Of Fear & Hope: Embracing the Carnet de la Patria
Chavismo is advancing firmly in its plan to control what people eat, regardless of their actual needs. The Carnet is back, and many are learning to love it.
Photo: Retrieved from Carmen Meléndez’s Twitter account
Saturday mornings are pretty calm downtown Caracas, but last December saw huge lines from Plaza Bolívar to La Marrón (two Godzilla-sized blocks) breaking the trend, with chaos and racket. I arrived before 7:30 a.m., and lost count of how many people were waiting, arriving and losing their patience.
Old and young, mothers (with babies) and paperboard on the floor, evidence that someone got there the night before. At the Plaza Bolívar, a small group waited on chairs, heckled by the National Guard.
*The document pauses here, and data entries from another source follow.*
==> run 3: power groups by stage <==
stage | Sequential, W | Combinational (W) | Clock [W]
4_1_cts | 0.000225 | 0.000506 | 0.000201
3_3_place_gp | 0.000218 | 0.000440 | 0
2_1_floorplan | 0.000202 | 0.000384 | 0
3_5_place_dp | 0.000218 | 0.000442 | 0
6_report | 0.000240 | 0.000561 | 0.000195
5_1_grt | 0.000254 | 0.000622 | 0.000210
==> config.mk <==
export PLATFORM = sky130hd
export DESIGN_NAME = mem_bus_arbiter
export DESIGN_NICKNAME = d
export VERILOG_FILES = /design/src/rtl/mem_bus_pkg.sv /design/src/rtl/mem_bus_prio_pick.sv /design/src/rtl/mem_bus_arbiter.sv
export SDC_FILE = /design/constraint.sdc
export NUM_CORES = 1
export LEC_CHECK = 0
export CORE_ASPECT_RATIO = 1.75
export CORE_MARGIN = 3
export CORE_UTILIZATION = 34
export CTS_CLUSTER_DIAMETER = 50
export CTS_CLUSTER_SIZE = 28
export DETAILED_ROUTE_END_ITERATION = 7
export GPL_TIMING_DRIVEN = 0
export PLACE_DENSITY = 0.73
export SLEW_MARGIN = 20
export SYNTH_ARGS = -nofsm -noshare
export SYNTH_HDL_FRONTEND = slang
export SYNTH_SLANG_ARGS = --single-unit
==> constraint.sdc <==
create_clock -name clk -period 1.9 [get_ports clk]
set_clock_uncertainty 0.05 [all_clocks]
set_input_delay 0.38 -clock clk [delete_from_list [all_inputs] [get_ports clk]]
set_output_delay 0.38 -clock clk [all_outputs]
set_load 0.01 [all_outputs]
==> src/rtl/mem_bus_pkg.sv <==
// mem_bus_pkg: owner/state encodings and default limits shared by the memory bus arbiter.
package mem_bus_pkg;
    typedef enum logic [1:0] {
        OWN_NONE = 2'd0,
        OWN_D    = 2'd1,
        OWN_I    = 2'd2,
        OWN_X    = 2'd3
    } owner_e;
    typedef logic [1:0] state_t;
    localparam state_t IDLE = 2'd0;
    localparam state_t BUSY = 2'd1;
    localparam state_t DONE = 2'd2;
    localparam int GB_D = 0;
    localparam int GB_I = 1;
    localparam int GB_X = 2;
    localparam int STARVE_LIM_DEF = 8;
    localparam int TIMEOUT_DEF    = 64;
endpackage

==> src/rtl/mem_bus_prio_pick.sv <==
// mem_bus_prio_pick: fixed D > I > X priority, with X lifted to the top when promoted.
module mem_bus_prio_pick
    import mem_bus_pkg::*;
(
    input  logic [2:0] elig,
    input  logic       x_promote,
    output logic [2:0] gnt
);
    always_comb begin
        gnt = '0;
        gnt[GB_X] = elig[GB_X] && (x_promote || !(elig[GB_D] || elig[GB_I]));
        gnt[GB_D] = elig[GB_D] && !gnt[GB_X];
        gnt[GB_I] = elig[GB_I] && !gnt[GB_X] && !elig[GB_D];
    end
endmodule

==> src/rtl/mem_bus_arbiter.sv <==
// mem_bus_arbiter: shares one memory port among fetch (I), load/store (D) and aux (X) masters.
// Define MEM_BUS_TIMEOUT_EN to add the no-ack timeout that completes a transfer with bus_err.
module mem_bus_arbiter
    import mem_bus_pkg::*;
#(
    parameter int RV         = 32,
    parameter int VA         = 32,
    parameter int AW         = VA - RV / 16,
    parameter int STARVE_LIM = STARVE_LIM_DEF,
    parameter int TIMEOUT    = TIMEOUT_DEF
) (
    input  logic            clk,
    input  logic            reset,
    input  logic            i_req,
    input  logic [AW-1:0]   i_addr,
    output logic            i_done,
    input  logic            d_req,
    input  logic            d_we,
    input  logic [AW-1:0]   d_addr,
    input  logic [RV-1:0]   d_wdata,
    input  logic [RV/8-1:0] d_wmask,
    input  logic            d_io,
    output logic            d_done,
    input  logic            x_req,
    input  logic            x_we,
    input  logic [AW-1:0]   x_addr,
    input  logic [RV-1:0]   x_wdata,
    input  logic [RV/8-1:0] x_wmask,
    output logic            x_done,
    output logic [RV-1:0]   rdata,
    output logic            bus_err,
    output logic            mem_req,
    output logic            mem_we,
    output logic [AW-1:0]   mem_addr,
    output logic [RV-1:0]   mem_wdata,
    output logic [RV/8-1:0] mem_wmask,
    output logic            mem_io,
    input  logic            mem_ack,
    input  logic [RV-1:0]   mem_rdata
);
    localparam int CW = $clog2(STARVE_LIM + 1);
    localparam int MW = RV / 8;

    state_t        state_q, state_d;
    owner_e        owner_q, owner_d;
    logic          mem_req_q, mem_req_d, mem_we_q, mem_we_d, mem_io_q, mem_io_d;
    logic [AW-1:0] mem_addr_q, mem_addr_d;
    logic [RV-1:0] mem_wdata_q, mem_wdata_d, rdata_q, rdata_d;
    logic [MW-1:0] mem_wmask_q, mem_wmask_d;
    logic [CW-1:0] starve_q, starve_d;
    logic [2:0]    elig, gnt;
    logic          tmo_hit;

    assign d_done    = (state_q == DONE) && (owner_q == OWN_D);
    assign i_done    = (state_q == DONE) && (owner_q == OWN_I);
    assign x_done    = (state_q == DONE) && (owner_q == OWN_X);
    assign rdata     = rdata_q;
    assign mem_req   = mem_req_q;
    assign mem_we    = mem_we_q;
    assign mem_addr  = mem_addr_q;
    assign mem_wdata = mem_wdata_q;
    assign mem_wmask = mem_wmask_q;
    assign mem_io    = mem_io_q;

    // Gating by IDLE keeps the grant vector quiet mid-transfer, so late requests cannot disturb the counter.
    assign elig = {x_req & ~x_done, i_req & ~i_done, d_req & ~d_done} & {3{state_q == IDLE}};

    mem_bus_prio_pick u_pick (
        .elig      (elig),
        .x_promote (starve_q == CW'(STARVE_LIM)),
        .gnt       (gnt)
    );

    always_comb begin
        state_d     = state_q;
        owner_d     = owner_q;
        mem_req_d   = mem_req_q;
        mem_we_d    = mem_we_q;
        mem_addr_d  = mem_addr_q;
        mem_wdata_d = mem_wdata_q;
        mem_wmask_d = mem_wmask_q;
        mem_io_d    = mem_io_q;
        rdata_d     = rdata_q;
        starve_d    = (!x_req || gnt[GB_X]) ? '0 :
                      (state_q == IDLE && starve_q != CW'(STARVE_LIM)) ? starve_q + 1'b1 : starve_q;
        if (state_q == IDLE) begin
            owner_d = gnt[GB_D] ? OWN_D : gnt[GB_I] ? OWN_I : gnt[GB_X] ? OWN_X : OWN_NONE;
            if (|gnt) begin
                state_d     = BUSY;
                mem_req_d   = 1'b1;
                mem_we_d    = gnt[GB_D] ? d_we : (gnt[GB_X] && x_we);
                mem_addr_d  = gnt[GB_D] ? d_addr : gnt[GB_I] ? i_addr : x_addr;
                mem_wdata_d = gnt[GB_D] ? d_wdata : gnt[GB_X] ? x_wdata : '0;
                mem_wmask_d = !mem_we_d ? '1 : gnt[GB_D] ? d_wmask : x_wmask;
                mem_io_d    = gnt[GB_D] && d_io;
            end
        end else if (state_q == BUSY) begin
            if (mem_ack || tmo_hit) begin
                state_d   = DONE;
                mem_req_d = 1'b0;
                rdata_d   = mem_ack ? mem_rdata : '0;
            end
        end else begin
            state_d = IDLE;
        end
    end

    always_ff @(posedge clk) begin
        if (!reset) begin
            state_q     <= IDLE;
            owner_q     <= OWN_NONE;
            mem_req_q   <= 1'b0;
            mem_we_q    <= 1'b0;
            mem_addr_q  <= '0;
            mem_wdata_q <= '0;
            mem_wmask_q <= '0;
            mem_io_q    <= 1'b0;
            rdata_q     <= '0;
            starve_q    <= '0;
        end else begin
            state_q     <= state_d;
            owner_q     <= owner_d;
            mem_req_q   <= mem_req_d;
            mem_we_q    <= mem_we_d;
            mem_addr_q  <= mem_addr_d;
            mem_wdata_q <= mem_wdata_d;
            mem_wmask_q <= mem_wmask_d;
            mem_io_q    <= mem_io_d;
            rdata_q     <= rdata_d;
            starve_q    <= starve_d;
        end
    end

`ifdef MEM_BUS_TIMEOUT_EN
    localparam int TW = $clog2(TIMEOUT + 1);
    logic [TW-1:0] tmo_q, tmo_d;
    logic          err_q, err_d;
    assign tmo_hit = (state_q == BUSY) && !mem_ack && (tmo_q == TW'(TIMEOUT - 1));
    assign bus_err = (state_q == DONE) && err_q;
    always_comb begin
        tmo_d = (state_q == BUSY) ? tmo_q + 1'b1 : '0;
        err_d = (state_q == BUSY) ? tmo_hit : err_q;
    end
    always_ff @(posedge clk) begin
        if (!reset) begin
            tmo_q <= '0;
            err_q <= 1'b0;
        end else begin
            tmo_q <= tmo_d;
            err_q <= err_d;
        end
    end
`else
    assign tmo_hit = 1'b0;
    // Without the counter TIMEOUT has no effect; this folds to a constant 0.
    assign bus_err = (TIMEOUT < 0);
`endif

    d_held: assert property (@(posedge clk) disable iff (!reset) (state_q == BUSY && owner_q == OWN_D) |-> d_req);
    i_held: assert property (@(posedge clk) disable iff (!reset) (state_q == BUSY && owner_q == OWN_I) |-> i_req);
    x_held: assert property (@(posedge clk) disable iff (!reset) (state_q == BUSY && owner_q == OWN_X) |-> x_req);
endmodule

==> Yosys cells after proc, flatten, opt, wreduce, memory -nomap -nowiden <==
Index checks and enable logic that the tools add are counted.
{ "totals": {"register_bits": 109, "input_bits": 203, "output_inout_bits": 105, "word_cells": 73} }
{ "op_classes": {"add_sub_neg": 1, "eq_ne": 9, "muxes": 18, "bitwise": 9, "n_reduce_logical": 26} }
{ "op_table": {"columns": ["operator", "count"], "rows": [
  ["$mux W32", 2],
  ["$mux W30", 2],
  ["$mux W2", 7],
  ["$logic_and A1 B1 Y1", 10],
  ["$mux W4", 2],
  ["$eq A2 B2 Y1 const B", 3],
  ["$reduce_and A3 Y1", 2],
  ["$mux W1", 5],
  ["$not A1 Y1", 5],
  ["$add A4 B1 Y4 const B", 1],
  ["$eq A2 B1 Y1 const B", 2],
  ["$eq A4 B4 Y1 const B", 1],
  ["$logic_not A1 Y1", 4],
  ["$ne A4 B4 Y1 const B", 1],
  ["$reduce_and A2 Y1", 2],
  ["$reduce_bool A2 Y1", 2],
  ["$and A1 B1 Y1", 3],
  ["$and A3 B3 Y3", 1],
  ["$logic_or A1 B1 Y1", 3],
  ["$ne A3 B3 Y1 const B", 1],
  ["$reduce_or A3 Y1", 1],
  ["$logic_not A2 Y1", 1],
  ["$ne A2 B1 Y1 const B", 1],
  ["$reduce_or A2 Y1", 1]
]} }

==> Longest topological paths before layout <==
Gate-level depths: netlist of the first run.
{ "logic_depth": {"word_depth": 15, "depth_mapped": 8, "depth_no_buf": 6} }

==> By module <==
A second synthesis of the first run with hierarchy kept.
{ "hier_totals": {"cells_unflattened": 552, "area_unflattened_um2": 4895.9} }
{ "by_module_without_submodules": {"columns": ["module", "instances", "cells_per_inst", "area_per_inst_um2", "seq_area_each_um2"], "rows": [
  ["mem_bus_arbiter", 1, 547, 4857.2, 2182.1],
  ["mem_bus_prio_pick", 1, 5, 38.8, 0.0]
]} }

==> Worst setup path after synthesis of the first run <==
OpenSTA, ideal clock, no wires.
{ "synth_timing": {"path_kind": "reg-to-reg", "startpoint": "register starve_q[0]", "endpoint": "register mem_addr_q[28], in the netlist mem_addr[28]", "setup_ps": 92, "t_arrival_ps": 1730, "required_ps": 1758, "setup_slack_ps": 28, "path_stages_with_launch": 9, "n_path_buf": 2, "period_less_slack_ps": 1872, "path_cell_list": "dfxtp_1 > inv_1 > ha_1 > nand4b_2 > or3b_1 > buf_2 > buf_6 > mux2i_1 > o32ai_1"} }
{ "synth_between": {"elab_chain_cells": 8, "word_cells_on_any_way": 11, "classes_between": "eq/ne (1); mux (2); reduce/logical (8)"} }
{ "synth_lines": {"columns": ["element", "line_no", "text"], "rows": [
  ["from (decl)", "mem_bus_arbiter.sv:50", "logic [CW-1:0] starve_q, starve_d;"],
  ["from (signal assigned)", "mem_bus_arbiter.sv:130", "starve_q <= starve_d;"],
  ["$eq A4 B4 Y1 *", "mem_bus_arbiter.sv:70", ".x_promote (starve_q == CW'(STARVE_LIM)),"],
  ["$logic_or A1 B1 Y1 *", "mem_bus_prio_pick.sv:11", "gnt[GB_X] = elig[GB_X] && (x_promote || !(elig[GB_D] || elig[GB_I]));"],
  ["$logic_and A1 B1 Y1 *", "mem_bus_prio_pick.sv:11", null],
  ["$logic_not A1 Y1", "mem_bus_prio_pick.sv:12, mem_bus_prio_pick.sv:13", null],
  ["$logic_and A1 B1 Y1 (2 in series)", "mem_bus_prio_pick.sv:13", "gnt[GB_I] = elig[GB_I] && !gnt[GB_X] && !elig[GB_D];"],
  ["$reduce_or A3 Y1 or $mux W30 (tied branches)", "mem_bus_arbiter.sv:88, mem_bus_arbiter.sv:92", null],
  ["$reduce_and A2 Y1 (no source line) or $mux W30 (tied branches)", null, null],
  ["to (signal assigned)", "mem_bus_arbiter.sv:125", "mem_addr_q <= mem_addr_d;"],
  ["to (decl)", "mem_bus_arbiter.sv:47", "logic [AW-1:0] mem_addr_q, mem_addr_d;"]
]} }
Mark *: on every way between the ends. The rest lies on a longest branch, timed or not.
A chain may end at the register's enable or synchronous reset.

==> Final worst setup path of the first run <==
{ "layout_timing": {"startpoint": "register starve_q[1]", "endpoint": "register mem_addr_q[29], in the netlist mem_addr[29]"} }
The elaborated chain is that of the path after synthesis.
“You can’t be here, ma’am, move along” a soldier said to me.
“I’m sorry, but what’s this line is for?”
“The Carnet de la Patria.”
“I’ve been here since 4:00 a.m.” a man in a baseball cap told me. “There were a lot of people already, a group for the Bono Navideño that we are not getting, but we hope to be included in the next if we get our Carnet now. Before the end of the year, we’re going to have that bonus.”
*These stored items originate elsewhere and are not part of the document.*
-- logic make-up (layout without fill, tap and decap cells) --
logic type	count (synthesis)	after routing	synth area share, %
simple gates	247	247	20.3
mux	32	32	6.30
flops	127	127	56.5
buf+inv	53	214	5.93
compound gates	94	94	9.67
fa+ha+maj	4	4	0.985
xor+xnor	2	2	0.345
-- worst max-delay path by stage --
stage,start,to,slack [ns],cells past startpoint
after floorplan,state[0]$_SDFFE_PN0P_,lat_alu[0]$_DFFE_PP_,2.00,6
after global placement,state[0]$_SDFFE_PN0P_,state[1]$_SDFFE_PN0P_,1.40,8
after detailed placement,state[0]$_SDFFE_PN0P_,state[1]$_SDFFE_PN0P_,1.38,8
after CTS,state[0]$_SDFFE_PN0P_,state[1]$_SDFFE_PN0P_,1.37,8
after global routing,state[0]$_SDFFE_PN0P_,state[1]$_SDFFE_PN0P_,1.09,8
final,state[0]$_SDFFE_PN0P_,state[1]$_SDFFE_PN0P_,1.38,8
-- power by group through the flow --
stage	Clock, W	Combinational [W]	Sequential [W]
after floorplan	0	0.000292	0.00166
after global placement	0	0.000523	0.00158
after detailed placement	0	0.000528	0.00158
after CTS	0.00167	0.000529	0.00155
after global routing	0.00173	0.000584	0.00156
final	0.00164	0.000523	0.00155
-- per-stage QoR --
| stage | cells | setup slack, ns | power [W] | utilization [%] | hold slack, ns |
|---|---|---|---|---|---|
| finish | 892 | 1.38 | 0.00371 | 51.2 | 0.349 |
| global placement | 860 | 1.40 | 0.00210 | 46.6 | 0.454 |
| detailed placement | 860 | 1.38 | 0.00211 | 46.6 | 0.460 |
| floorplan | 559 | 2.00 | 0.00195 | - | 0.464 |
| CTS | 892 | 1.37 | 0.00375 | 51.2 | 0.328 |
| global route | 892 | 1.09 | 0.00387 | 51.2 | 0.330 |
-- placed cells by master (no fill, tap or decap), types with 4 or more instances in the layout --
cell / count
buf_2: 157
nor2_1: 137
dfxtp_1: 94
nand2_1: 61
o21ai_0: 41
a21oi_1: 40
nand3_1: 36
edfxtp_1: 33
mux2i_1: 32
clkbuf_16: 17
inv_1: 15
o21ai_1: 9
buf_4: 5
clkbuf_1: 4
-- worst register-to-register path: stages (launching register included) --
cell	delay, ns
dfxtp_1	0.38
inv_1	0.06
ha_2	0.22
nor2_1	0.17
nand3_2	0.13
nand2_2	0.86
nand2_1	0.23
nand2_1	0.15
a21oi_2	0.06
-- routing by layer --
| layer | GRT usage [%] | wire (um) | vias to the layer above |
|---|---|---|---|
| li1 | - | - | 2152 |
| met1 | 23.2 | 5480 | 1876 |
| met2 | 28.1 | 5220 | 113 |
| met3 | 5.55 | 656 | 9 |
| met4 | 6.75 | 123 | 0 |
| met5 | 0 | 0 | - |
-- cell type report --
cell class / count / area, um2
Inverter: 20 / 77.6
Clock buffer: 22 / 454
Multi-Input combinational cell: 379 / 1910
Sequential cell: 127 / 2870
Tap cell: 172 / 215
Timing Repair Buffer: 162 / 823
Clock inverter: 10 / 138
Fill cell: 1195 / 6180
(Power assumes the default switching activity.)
Although soldiers said people would stay for mere hours, one of the hopeful aspirants told me this was “hasta que el cuerpo aguante.” Truth is, the line isn’t about getting some money, it’s about having less worries when going to sleep at night.
I know because this, sadly, isn’t my first report on the subject. Almost a year ago, most folks had no idea on what to do with their Carnet. It was all driven by faith, from people who expect to receive some benefit and from a government who expects this type of patronage to work.
They trust the government to feed them more than they trust the opposition to give us prosperity.
This time, faith was mixed with a fear for the future. Beyond the inevitable opportunists, there are people suffering a crisis with no way to earn hard currency, and for them not having the Carnet means not having medicine or food. Ideology is irrelevant if you have no options. Fear, be it of guns or abandonment from the state, works. When you see people laughing in line about getting money for nothing, it is infuriating, but there are also many people in this crowd who see no indignity in these lines because they have no tools to understand the conundrum. For them, patronage has always been a way of living. They trust the government to feed them more than they trust the opposition to give us prosperity. Eighteen years in, and this is how little we have grown.
“I was too lazy and didn’t get the Carnet the first time,” a 56-year-old lady says. “But then you hear about your neighbor getting money. It’s worth it. We are not getting the Christmas bonus, but maybe we’ll get it for Carnavales. I’m getting old and medicines are scarcer every day. If what they say is true (that you won’t get any meds without the Carnet), it’s better to do this line now.”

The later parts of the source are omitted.